What this task involves: Everything from the line with "The results above" down to the last line of the material below must be written out exactly. Leave out all other lines.

Supplied records:
This design comes from an exercise in tuning for small area, a short achievable clock period and few clock cycles per item on the open sky130 flow, not from production work. Power is estimated from default activity; no workload was simulated.

Setup of rev 12:
Design ironfe_sdb, start of the top module:
module ironfe_sdb (
    input  wire         clk,
    input  wire         rst,           
    input  wire         cmd_valid,
    output wire         cmd_ready,
    input  wire [103:0] cmd_word,
    output wire         rsp_valid,
    output wire [47:0]  rsp_word,
    output wire         src_ready,
    input  wire         src_valid,
    input  wire         src_eos,
    input  wire [7:0]   src_data,
    output wire         src_close,
    output wire         dst_we,
    output wire [30:0]  dst_addr,
    output wire [7:0]   dst_data
);
For scale: about 1300 cells after synthesis, about 160 flip-flops, ~210 I/O pins, about 10000 um^2 of cells after synthesis.
clock: 10.0 ns
lec_check: 0
cap_margin: 20
core_margin: 2
core_utilization: 40
slew_margin: 20
standard.sh (not shown) runs the stock make flow with config.mk's settings and CLKGATE_MAP_FILE= SYNTH_SCRIPT=/design/flow/synth_recipe.tcl, a recipe that flattens the netlist after the stock synthesis.
==> flow/flow/run.sh <==
#!/bin/bash
# Standard ORFS layout, with repair_timing asked for more setup slack than
# the design's clock needs and small port buffers.
set -o pipefail
bash standard.sh SETUP_SLACK_MARGIN=7 "BUFFER_PORTS_ARGS=-buffer_cell sky130_fd_sc_hd__buf_1" finish > standard_flow.log 2>&1
Inputs modified between rev 12 and rev 13:
--- a/flow/design.v
+++ b/flow/design.v
@@ -58,24 +58,28 @@
             endcase
             t6_sx = base + {2'b00, c[3:0]} - {5'd0, adj & c[3]};
         end
     endfunction
     reg        idle_q;         
     reg        s_chk;          
     reg        s_eval;         
+    reg        bad_q;
     reg        s_fetch;        
     reg        s_count;        
     reg        s_fill;         
     reg        s_start;        
     reg        rv_q;           
     reg [2:0]  code_q;
     reg [1:0]  sub_q;
     reg [7:0]  info_q;
     reg [30:0] n_q;            
     reg        cap31_q;
+    reg        bad_off_q;
+    reg        bad_cnt_q;
+    reg        zero_q;
     reg [30:0] a_q;            
     reg [30:0] r_q;            
     reg        we_q;
     reg [7:0]  dd_q;
     reg        sr_q;           
     reg        close_q;
     reg [7:0]  b_q;            
@@ -108,15 +112,16 @@
     wire [31:0] ck_a     = {1'b0, a_q};
     wire [31:0] ck_r     = {1'b0, r_q};
     wire [31:0] ck_c     = ~{cap31_q, n_q};
     wire [31:0] ck_s     = ck_a ^ ck_r ^ ck_c;
     wire [31:0] ck_k     = (ck_a & ck_r) | (ck_a & ck_c) | (ck_r & ck_c);
     wire [32:0] ck_t     = {1'b0, ck_s} + {ck_k, 1'b0};
     wire        bad_room = ck_t[32];
-    wire        go       = (code_q == 3'd0) && (r_q != 31'd0) && !(kind_q && bhend_q);
+    wire        arg_bad  = bad_off_q || bad_cnt_q || bad_q;
+    wire        go       = !arg_bad && !zero_q && !(kind_q && bhend_q);
     wire        fire     = sr_q && src_valid;
     wire        has      = bv_q || be_q;
     wire        d_mark   = (b_q == RLE_MARKER);
     wire        d_zero   = (b_q == 8'h00);
     wire        d_one    = (b_q == 8'h01);
     wire        d_two    = (b_q == 8'h02);
     wire        d_colon  = (b_q == BH_MARK);
@@ -247,20 +252,28 @@
     wire        rn_ge2   = sched ? r_ge3 : r_ge2;
     wire        k_last_nx = (s_fill && k_q == 8'd4) ||
                             (s_count && bv_q && lv_q && b_q == 8'd3);
     wire        in_term  = (src_data == BH_MARK) ||
                            !(t6_ok(src_data) || src_data == BH_LF || src_data == BH_CR);
     wire        in_short = (src_data[7:2] == 6'd0) && !(src_data[1] && src_data[0]) &&
                            (lv_q || src_data == 8'h00);
-    wire        sr_keep  = to_fetch || to_count || (to_fill && k_last_nx && rn_ge2);
-    wire        sr_any   = rn_ge2 && to_fetch && !kind_q;
-    wire        sr_bh    = rn_ge2 && to_fetch && kind_q;
-    wire        sr_short = rn_ge2 && to_count;
-    wire        sr_n     = fire ? (sr_any || (sr_bh && !in_term) || (sr_short && in_short))
-                                : sr_keep;
+    reg         sr_n;
+    always @(*) begin
+        sr_n = 1'b0;
+        if (to_fetch) begin
+            if (!kind_q)
+                sr_n = full_nx ? rn_ge2 : 1'b1;
+            else
+                sr_n = fire ? (rn_ge2 && !in_term) : 1'b1;
+        end else if (to_count) begin
+            sr_n = fire ? (rn_ge2 && in_short) : 1'b1;
+        end else if (to_fill) begin
+            sr_n = !full_nx && k_last_nx && rn_ge2;
+        end
+    end
     wire [30:0] a_p, n_p, r_p;
     assign a_p[0] = 1'b1;
     assign n_p[0] = 1'b1;
     assign r_p[0] = 1'b1;
     genvar gi;
     generate
         for (gi = 1; gi < 31; gi = gi + 1) begin : g_cnt
@@ -273,14 +286,17 @@
         dd_q <= dd_n;
         b_q <= src_data;
         if (idle_q) begin
             a_q       <= a_offset[30:0];
             r_q       <= a_count[30:0];
             n_q       <= (op == 3'd2) ? a_cap[30:0] : 31'd0;
             cap31_q   <= a_cap[31];
+            bad_off_q <= a_offset[31];
+            bad_cnt_q <= a_count[31];
+            zero_q    <= (a_count == 32'd0);
         end else begin
             a_q <= a_q ^ ({31{we_q}} & a_p);
             r_q <= r_q ^ ({31{sched}} & r_p);
             if (s_chk || to_err)
                 n_q <= 31'd0;
             else if (s_eval)
                 n_q <= {30'd0, sched};
@@ -310,18 +326,19 @@
         end
         if (s_fetch && bv_q && kind_q && d_colon)
             bhend_q <= 1'b1;
         if (to_err) begin
             code_q <= ecode;
             info_q <= (ecode == E_INVCHR) ? b_q : 8'd0;
         end
-        if (s_chk && (sub_q != 2'd0 || bad_room)) begin
+        if (s_chk)
+            bad_q <= bad_room;
+        if (s_eval && arg_bad) begin
             code_q <= E_ARG;
-            if (sub_q == 2'd0)
-                sub_q <= 2'd3;
+            sub_q  <= bad_off_q ? 2'd1 : bad_cnt_q ? 2'd2 : 2'd3;
         end
         if (rst) begin
             idle_q  <= 1'b1;
             s_chk   <= 1'b0;
             s_eval  <= 1'b0;
             s_fetch <= 1'b0;
             s_count <= 1'b0;
@@ -364,15 +381,14 @@
                         end else begin
                             idle_q <= 1'b1;
                             rv_q   <= 1'b1;
                         end
                     end
                     3'd2: begin
                         s_chk <= 1'b1;
-                        sub_q <= a_offset[31] ? 2'd1 : a_count[31] ? 2'd2 : 2'd0;
                     end
                     3'd3: begin
                         if (bound_q) begin
                             close_q <= !fl_q;
                             bound_q <= 1'b0;
                         end
                         idle_q <= 1'b1;
==> notes.md <==
[compare] base=rev 12 new=rev 13: post-route fraction of the period consumed by the critical path up 1.3 points; final design area excluding fillers up about 0.9%; horizontal extent of the die up 2.7 um; synthesis-to-finish area growth down 3.0 points; switching power share of the total down 0.42 points. Between rev 12 and rev 13, number of non-filler instances in the completed layout is lower for rev 13, rev 12 comes in above that. Rev 12 → rev 13: proportion of power drawn by flip-flops and latches has increased; area of the core region increased about 3.5%. Rev 13 went all the way through synthesis, placement and routing and the layout is clean on timing, DRC and antenna.
No functional check of the RTL was part of any run of this note.

afterwards: timing with drivers on the ports:
The results above use ideal ports. As a check the final layouts listed here were re-extracted and re-timed, cells and wires unchanged. Step 1 sets driving cells, clkbuf_16 on the clock port and buf_2 on the other inputs (assumed; they add their load-dependent delay and slew). Step 2 times the ports against the registers' clock, not the clock port: input delays grow and output delays shrink by t, the midpoint of the rising clock arrivals with the driver on. a / b / c = ideal / step 1 / step 2; a / b = the first two.
run	t, ns	setup WS [ns]	hold slack, ns	worst setup path at the end	worst slew at a driven data input, ns
rev 12	0.478	7.000 / 6.976 / 6.547	0.426 / 0.426 / 0.426	input to register	0.07
rev 13	0.476	6.869 / 6.876 / 6.400	0.428 / 0.428 / 0.428	input to register	0.11
After both steps every run listed still meets setup and hold. For rev 13, which loses most, drivers alone change the setup slack by +0.007 ns; drivers and shift together by -0.469 ns.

Answer to this exercise:
The results above use ideal ports. As a check the final layouts listed here were re-extracted and re-timed, cells and wires unchanged. Step 1 sets driving cells, clkbuf_16 on the clock port and buf_2 on the other inputs (assumed; they add their load-dependent delay and slew). Step 2 times the ports against the registers' clock, not the clock port: input delays grow and output delays shrink by t, the midpoint of the rising clock arrivals with the driver on. a / b / c = ideal / step 1 / step 2; a / b = the first two.
run	t, ns	setup WS [ns]	hold slack, ns	worst setup path at the end	worst slew at a driven data input, ns
rev 12	0.478	7.000 / 6.976 / 6.547	0.426 / 0.426 / 0.426	input to register	0.07
rev 13	0.476	6.869 / 6.876 / 6.400	0.428 / 0.428 / 0.428	input to register	0.11
After both steps every run listed still meets setup and hold. For rev 13, which loses most, drivers alone change the setup slack by +0.007 ns; drivers and shift together by -0.469 ns.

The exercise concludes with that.